§ PROMPT
Which lines of the data contain the string "square"? Copy every one of them.

§ DATA SECTION
_ _ _

**config.mk**
```make
export PLATFORM = sky130hd
export DESIGN_NAME = band_energy_frontend
export DESIGN_NICKNAME = d
export VERILOG_FILES = /design/src/audio_pkg.sv /design/src/feature_pkg.sv /design/src/band_energy.sv /design/src/band_energy_frontend.sv /design/src/feature_serializer.sv /design/src/frame_builder.sv /design/src/stream_fifo.sv /design/src/window_taper.sv
export SDC_FILE = /design/constraint.sdc
export NUM_CORES = 2
export LEC_CHECK = 0
export BUFFER_PORTS_ARGS = -buffer_cell sky130_fd_sc_hd__buf_2
export CAP_MARGIN = 20
export CORE_ASPECT_RATIO = 0.5
export CORE_MARGIN = 2
export CORE_UTILIZATION = 60
export CTS_BUF_LIST = sky130_fd_sc_hd__clkbuf_8
export DETAILED_ROUTE_END_ITERATION = 16
export PLACE_DENSITY = 0.75
export SLEW_MARGIN = 15
export SYNTH_ARGS = -nofsm -noshare
export SYNTH_HDL_FRONTEND = slang
export SYNTH_HIERARCHICAL = 1
export SYNTH_SLANG_ARGS = --single-unit
export TNS_END_PERCENT = 50
```
**constraint.sdc**
```tcl
create_clock -name clk -period 10.95 [get_ports clk]
set_input_delay 2.19 -clock clk [delete_from_list [all_inputs] [get_ports clk]]
set_output_delay 2.19 -clock clk [all_outputs]
set_load 0.1 [all_outputs]
```
**src/audio_pkg.sv**
```systemverilog
package audio_pkg;

    //////////////////////////////////////////////////
    // Sample format
    //////////////////////////////////////////////////

    localparam int SAMPLE_WIDTH = 16;

    // One signed audio sample
    typedef logic signed [SAMPLE_WIDTH-1:0] sample_t;

    // Sample inside a frame, last marks the final one
    typedef struct packed {
        sample_t data;
        logic    last;
    } frame_sample_t;

    //////////////////////////////////////////////////
    // Taper arithmetic
    //////////////////////////////////////////////////

    // Window coefficient, 32768 is unity gain
    typedef logic [SAMPLE_WIDTH:0] coef_t;

    // Product shift that brings the coefficient back to unity
    localparam int TAPER_SHIFT = 15;

endpackage

```
**src/feature_pkg.sv**
```systemverilog
package feature_pkg;

    //////////////////////////////////////////////////
    // Band layout
    //////////////////////////////////////////////////

    // Equal time segments per frame
    localparam int NUM_BANDS = 8;

    // Scaling of a segment sum before saturation
    localparam int ENERGY_SHIFT = 16;

    //////////////////////////////////////////////////
    // Energy types
    //////////////////////////////////////////////////

    typedef logic [15:0] band_energy_t;

    // Band 0 sits in the low bits
    typedef band_energy_t [NUM_BANDS-1:0] band_vector_t;

endpackage

```
**src/band_energy.sv**
```systemverilog
`timescale 1ns/100ps

module band_energy
    import audio_pkg::*;
    import feature_pkg::*;
#(
    parameter int N = 64
) (
    input  logic          clk,
    input  logic          reset,
    input  frame_sample_t in_frame,
    input  logic          in_valid,
    output logic          in_ready,
    output band_vector_t  out_bands,
    output logic          out_valid,
    input  logic          out_ready
);

    localparam int SEG_LEN = N / NUM_BANDS;
    localparam int SW      = (SEG_LEN > 1) ? $clog2(SEG_LEN) : 1;
    localparam int BW      = $clog2(NUM_BANDS);

    logic [31:0]    acc;
    logic [31:0]    square;
    logic [32:0]    sum_wide;
    logic [31:0]    acc_next;
    band_energy_t   energy;
    logic [SW-1:0]  seg_count;
    logic [BW-1:0]  band_idx;
    logic           seg_done;
    logic           in_fire;

    // Finished vector blocks new samples until sent
    assign in_ready = !out_valid;
    assign in_fire  = in_valid && in_ready;
    assign seg_done = (seg_count == SW'(SEG_LEN - 1));

    assign square   = 32'(in_frame.data) * 32'(in_frame.data);
    assign sum_wide = {1'b0, acc} + {1'b0, square};
    // Sum clamps at the top of the 32-bit range
    assign acc_next = sum_wide[32] ? '1 : sum_wide[31:0];
    // A clamped sum scales to the 65535 ceiling
    assign energy   = band_energy_t'(acc_next >> ENERGY_SHIFT);

    always_ff @(posedge clk) begin
        if (reset) begin
            acc       <= '0;
            seg_count <= '0;
            band_idx  <= '0;
            out_valid <= 1'b0;
        end else begin
            if (in_fire) begin
                acc       <= seg_done ? '0 : acc_next;
                seg_count <= seg_done ? '0 : seg_count + 1'b1;
                if (seg_done) begin
                    band_idx <= band_idx + 1'b1;
                end
                if (in_frame.last) begin
                    seg_count <= '0;
                    band_idx  <= '0;
                    out_valid <= 1'b1;
                end
            end else if (out_ready) begin
                out_valid <= 1'b0;
            end
        end
    end

    always_ff @(posedge clk) begin
        if (in_fire && seg_done) begin
            out_bands[band_idx] <= energy;
        end
    end

endmodule

```
**src/band_energy_frontend.sv**
```systemverilog
`timescale 1ns/100ps

module band_energy_frontend
    import audio_pkg::*;
    import feature_pkg::*;
#(
    parameter int N         = 64,
    parameter int STRIDE    = 32,
    parameter int OUT_WIDTH = 2
) (
    input  logic         clk,
    input  logic         reset,
    input  sample_t      in_data,
    input  logic         in_valid,
    output logic         in_ready,
    output band_energy_t out_data [OUT_WIDTH],
    output logic         out_valid,
    output logic         out_last,
    input  logic         out_ready
);

    frame_sample_t frame_data, taper_data, fifo_frame;
    logic          frame_valid, frame_ready;
    logic          taper_valid, taper_ready;
    logic          fifo_frame_valid, fifo_frame_ready;
    band_vector_t  bands, fifo_bands;
    logic          bands_valid, bands_ready;
    logic          fifo_bands_valid, fifo_bands_ready;

    //////////////////////////////////////////////////
    // Producer
    //////////////////////////////////////////////////

    frame_builder #(.N(N), .STRIDE(STRIDE)) frame_builder_i (
        .clk(clk), .reset(reset),
        .in_data(in_data), .in_valid(in_valid), .in_ready(in_ready),
        .out_frame(frame_data), .out_valid(frame_valid), .out_ready(frame_ready)
    );

    window_taper #(.N(N)) window_taper_i (
        .clk(clk), .reset(reset),
        .in_frame(frame_data), .in_valid(frame_valid), .in_ready(frame_ready),
        .out_frame(taper_data), .out_valid(taper_valid), .out_ready(taper_ready)
    );

    stream_fifo #(.payload_t(frame_sample_t), .FIFO_DEPTH(4)) sample_fifo_i (
        .clk(clk), .reset(reset),
        .in_data(taper_data), .in_valid(taper_valid), .in_ready(taper_ready),
        .out_data(fifo_frame), .out_valid(fifo_frame_valid), .out_ready(fifo_frame_ready)
    );

    //////////////////////////////////////////////////
    // Consumer
    //////////////////////////////////////////////////

    band_energy #(.N(N)) band_energy_i (
        .clk(clk), .reset(reset),
        .in_frame(fifo_frame), .in_valid(fifo_frame_valid), .in_ready(fifo_frame_ready),
        .out_bands(bands), .out_valid(bands_valid), .out_ready(bands_ready)
    );

    stream_fifo #(.payload_t(band_vector_t), .FIFO_DEPTH(4)) band_fifo_i (
        .clk(clk), .reset(reset),
        .in_data(bands), .in_valid(bands_valid), .in_ready(bands_ready),
        .out_data(fifo_bands), .out_valid(fifo_bands_valid), .out_ready(fifo_bands_ready)
    );

    feature_serializer #(.OUT_WIDTH(OUT_WIDTH)) feature_serializer_i (
        .clk(clk), .reset(reset),
        .in_bands(fifo_bands), .in_valid(fifo_bands_valid), .in_ready(fifo_bands_ready),
        .out_data(out_data), .out_valid(out_valid), .out_last(out_last),
        .out_ready(out_ready)
    );

endmodule

```
**src/feature_serializer.sv**
```systemverilog
`timescale 1ns/100ps

module feature_serializer
    import feature_pkg::*;
#(
    parameter int OUT_WIDTH = 2
) (
    input  logic         clk,
    input  logic         reset,
    input  band_vector_t in_bands,
    input  logic         in_valid,
    output logic         in_ready,
    output band_energy_t out_data [OUT_WIDTH],
    output logic         out_valid,
    output logic         out_last,
    input  logic         out_ready
);

    localparam int NUM_BEATS = NUM_BANDS / OUT_WIDTH;
    localparam int BW        = (NUM_BEATS > 1) ? $clog2(NUM_BEATS) : 1;

    band_vector_t  vec;
    logic [BW-1:0] beat;

    assign in_ready = !out_valid;
    assign out_last = out_valid && (beat == BW'(NUM_BEATS - 1));

    // Slice of the held vector for the current beat
    always_comb begin
        for (int i = 0; i < OUT_WIDTH; i++) begin
            out_data[i] = vec[int'(beat) * OUT_WIDTH + i];
        end
    end

    always_ff @(posedge clk) begin
        if (reset) begin
            beat      <= '0;
            out_valid <= 1'b0;
        end else begin
            if (in_valid && in_ready) begin
                out_valid <= 1'b1;
                beat      <= '0;
            end else if (out_valid && out_ready) begin
                beat <= out_last ? '0 : beat + 1'b1;
                if (out_last) begin
                    out_valid <= 1'b0;
                end
            end
        end
    end

    always_ff @(posedge clk) begin
        if (in_valid && in_ready) begin
            vec <= in_bands;
        end
    end

endmodule

```
**src/frame_builder.sv**
```systemverilog
`timescale 1ns/100ps

module frame_builder
    import audio_pkg::*;
#(
    parameter int N      = 64,
    parameter int STRIDE = 32
) (
    input  logic          clk,
    input  logic          reset,
    input  sample_t       in_data,
    input  logic          in_valid,
    output logic          in_ready,
    output frame_sample_t out_frame,
    output logic          out_valid,
    input  logic          out_ready
);

    localparam int PW = $clog2(N);

    // Circular sample history
    sample_t mem [N];

    logic [PW-1:0] wr_ptr;
    logic [PW-1:0] rd_idx;
    logic [PW-1:0] rd_addr;
    logic [PW:0]   fill_count;
    logic          replaying;
    logic          in_fire;
    logic          out_fire;

    assign in_ready  = !replaying;
    assign out_valid = replaying;
    assign in_fire   = in_valid && in_ready;
    assign out_fire  = out_valid && out_ready;

    // Oldest sample sits at the write pointer, the sum wraps mod N
    assign rd_addr = wr_ptr + rd_idx;

    assign out_frame.data = mem[rd_addr];
    assign out_frame.last = (rd_idx == PW'(N - 1));

    always_ff @(posedge clk) begin
        if (in_fire) begin
            mem[wr_ptr] <= in_data;
        end
    end

    //////////////////////////////////////////////////
    // Fill and replay control
    //////////////////////////////////////////////////

    always_ff @(posedge clk) begin
        if (reset) begin
            wr_ptr     <= '0;
            rd_idx     <= '0;
            fill_count <= '0;
            replaying  <= 1'b0;
        end else begin
            if (in_fire) begin
                wr_ptr     <= wr_ptr + 1'b1;
                fill_count <= fill_count + 1'b1;
                // Store full after this write
                if (fill_count == (PW+1)'(N - 1)) begin
                    replaying <= 1'b1;
                end
            end
            if (out_fire) begin
                rd_idx <= rd_idx + 1'b1;
                if (out_frame.last) begin
                    replaying <= 1'b0;
                    // Keep the overlap, wait for STRIDE fresh samples
                    fill_count <= (PW+1)'(N - STRIDE);
                end
            end
        end
    end

endmodule

```
**src/stream_fifo.sv**
```systemverilog
`timescale 1ns/100ps

module stream_fifo #(
    parameter type payload_t  = logic [7:0],
    parameter int  FIFO_DEPTH = 8
) (
    input  logic     clk,
    input  logic     reset,
    input  payload_t in_data,
    input  logic     in_valid,
    output logic     in_ready,
    output payload_t out_data,
    output logic     out_valid,
    input  logic     out_ready
);

    localparam int AW = (FIFO_DEPTH > 1) ? $clog2(FIFO_DEPTH) : 1;
    localparam int CW = $clog2(FIFO_DEPTH + 1);

    payload_t mem [FIFO_DEPTH];

    logic [AW-1:0] wr_ptr;
    logic [AW-1:0] rd_ptr;
    logic [CW-1:0] count;
    logic          wr_en;
    logic          rd_en;

    assign in_ready  = (count < CW'(FIFO_DEPTH));
    assign out_valid = (count != '0);
    assign out_data  = mem[rd_ptr];
    assign wr_en     = in_valid && in_ready;
    assign rd_en     = out_valid && out_ready;

    always_ff @(posedge clk) begin
        if (wr_en) begin
            mem[wr_ptr] <= in_data;
        end
    end

    // Pointers wrap at the depth, which need not be a power of two
    always_ff @(posedge clk) begin
        if (reset) begin
            wr_ptr <= '0;
            rd_ptr <= '0;
            count  <= '0;
        end else begin
            if (wr_en) begin
                wr_ptr <= (wr_ptr == AW'(FIFO_DEPTH - 1)) ? '0 : wr_ptr + 1'b1;
            end
            if (rd_en) begin
                rd_ptr <= (rd_ptr == AW'(FIFO_DEPTH - 1)) ? '0 : rd_ptr + 1'b1;
            end
            count <= count + CW'(wr_en) - CW'(rd_en);
        end
    end

endmodule

```
**src/window_taper.sv**
```systemverilog
`timescale 1ns/100ps

module window_taper
    import audio_pkg::*;
#(
    parameter int N = 64
) (
    input  logic          clk,
    input  logic          reset,
    input  frame_sample_t in_frame,
    input  logic          in_valid,
    output logic          in_ready,
    output frame_sample_t out_frame,
    output logic          out_valid,
    input  logic          out_ready
);

    localparam int PW        = $clog2(N);
    localparam int COEF_STEP = 65536 / N;

    logic [PW-1:0]      pos;
    logic [PW-1:0]      mirror;
    logic [PW-1:0]      ramp;
    coef_t              coef;
    logic signed [33:0] product;
    sample_t            tapered;
    logic               in_fire;

    // Single stage, refills while draining
    assign in_ready = !out_valid || out_ready;
    assign in_fire  = in_valid && in_ready;

    // Triangle peak at the frame centre
    assign mirror  = ~pos;
    assign ramp    = ((pos < mirror) ? pos : mirror) + 1'b1;
    assign coef    = coef_t'(ramp) * coef_t'(COEF_STEP);
    assign product = in_frame.data * $signed({1'b0, coef});
    assign tapered = sample_t'(product >>> TAPER_SHIFT);

    always_ff @(posedge clk) begin
        if (reset) begin
            pos       <= '0;
            out_valid <= 1'b0;
        end else begin
            if (in_fire) begin
                pos       <= in_frame.last ? '0 : pos + 1'b1;
                out_valid <= 1'b1;
            end else if (out_ready) begin
                out_valid <= 1'b0;
            end
        end
    end

    always_ff @(posedge clk) begin
        if (in_fire) begin
            out_frame.data <= tapered;
            out_frame.last <= in_frame.last;
        end
    end

endmodule
```
==> results.sh <==
export IMPL_syn2layout_area_growth_pct=8.80
export IMPL_fp_row_count=99
export IMPL_worstPathMaxFanout=18
export IMPL_crit_path_start_kind="flip-flop"
export IMPL_finalCritPeriodShare_pct=92.6
export IMPL_core_um2=146000
export IMPL_drc_errors=0
export IMPL_final_common_cell="edfxtp_1"
export IMPL_grt_pass1_vias=46770
export IMPL_htreeDepth=5
export IMPL_die_h_um=275
export IMPL_first_pass_iters=6
export IMPL_synth_edff_count=1877
export IMPL_syn_area_um2=88000
export IMPL_cts_sinks=1964
export IMPL_synth_area_leaders="edfxtp_1 64%, mux4_2 11%, fa_1 6.8%"
export IMPL_dpl_worst_slack_ps=771
export IMPL_placed_cells_incl_taps=6929
export IMPL_overflow=0
export IMPL_synth_compound_area_share_pct=3.26
export IMPL_slew_headroom_pct=13.3
export IMPL_fillers=9538
export IMPL_ys_types=85
export IMPL_final_layout_size_suffix_gt1_share_pct=19.1
export IMPL_synth_nets=5521
export IMPL_reg2reg_depth=30
export IMPL_io_pins=55
export IMPL_drv_slew=0
export IMPL_ys_warn_count=6
export IMPL_synth_fa_ha_area_share_pct=9.55
export IMPL_rsz0062_at_grt="no"
export IMPL_totalWireLength_mm=186
export IMPL_period_minus_slack_ps=10140
export IMPL_finalWeightedCongestion=0.867
export IMPL_start_util_pct=60.4
export IMPL_min_delay_start="band_energy_i/acc[12]"
export IMPL_antenna_left=0
export IMPL_worst_path_max_delay_cell="mux4_1"
export IMPL_drt_vias_per_instance=6.10
export IMPL_critPathArrivalTime_ps=10900
export IMPL_vias=45234
export IMPL_synth_async_reset_ratio_pct=0
export IMPL_tightest_slew_ps=1270
export IMPL_root_buffer="clkbuf_8"
export IMPL_min_path_type="flip-flop to flip-flop"
export IMPL_syn_inst=5010
export IMPL_timing_final_ws_setup_ps=805
export IMPL_clk_latency_ps=880
export IMPL_syn_area_per_cell_um2=17.6
export IMPL_clock_tree_buffer_depth=4
export IMPL_synth_seq_cells=1964
export IMPL_grt_pass1_wl_mm=283
export IMPL_drv_cap=0
export IMPL_holdPathEnd="band_energy_i/acc[12]"
export IMPL_wire_per_inst_um=25.1
export IMPL_r2r_slack_ps=810
export IMPL_numCtsBuffers=272
export IMPL_tns_ps=0
export IMPL_gr_usage_all_layers_pct=25.1
export IMPL_cts_tree="yes"
export IMPL_yosys_area_share_simple_pct=4.74
export IMPL_grt_start_max_net_pins=104
export IMPL_synth_xor_area_share_pct=1.16
export IMPL_final_nets=5756
export IMPL_hold_path_depth=2
export IMPL_die_w_um=546
export IMPL_numPortBuffers=54
export IMPL_worstReg2RegEnd="band_energy_i/acc[24]"
export IMPL_cts_resized=0
export IMPL_synth_top_family_by_area="multiplexers"
export IMPL_cts_reportedPaths_clkPinSlew_ps=70
export IMPL_post_cts_setup_buffer_count=0
export IMPL_synth_top_cell_by_area="edfxtp_1"
export IMPL_path_class="flip-flop to flip-flop"
export IMPL_most_common_layout_cells="1,877 x edfxtp_1, 552 x inv_1, 418 x mux4_2"
export IMPL_whs_ps=442
export IMPL_antenna_found_initial=2
export IMPL_stdcell_count=7414
export IMPL_synth_top_cell_area_share_pct=64.1
export IMPL_ys_flop_type="edfxtp_1"
export IMPL_critPathRequiredTime_ps=11700
export IMPL_dpl_hpwl_mm=113
export IMPL_finalSetupViolations=0
export IMPL_synthMuxAreaShare_pct=11.8
export IMPL_cp_end_kind="flip-flop"
export IMPL_first_iter_violations=4745
export IMPL_die_area_um2=150000
export IMPL_critical_path_max_stage_delay_ps=920
export IMPL_final_hold_viol_count=0
export IMPL_fin_skew_ps=78.6
export IMPL_synth_seq_area_share_pct=66.0
export IMPL_outcome="finished, final reports clean"
export IMPL_cts_hold_buf=0
export IMPL_fmax_mhz=98.6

_ _ _

§ RESULT OF THIS EXERCISE
    logic [31:0]    square;
    assign square   = 32'(in_frame.data) * 32'(in_frame.data);
    assign sum_wide = {1'b0, acc} + {1'b0, square};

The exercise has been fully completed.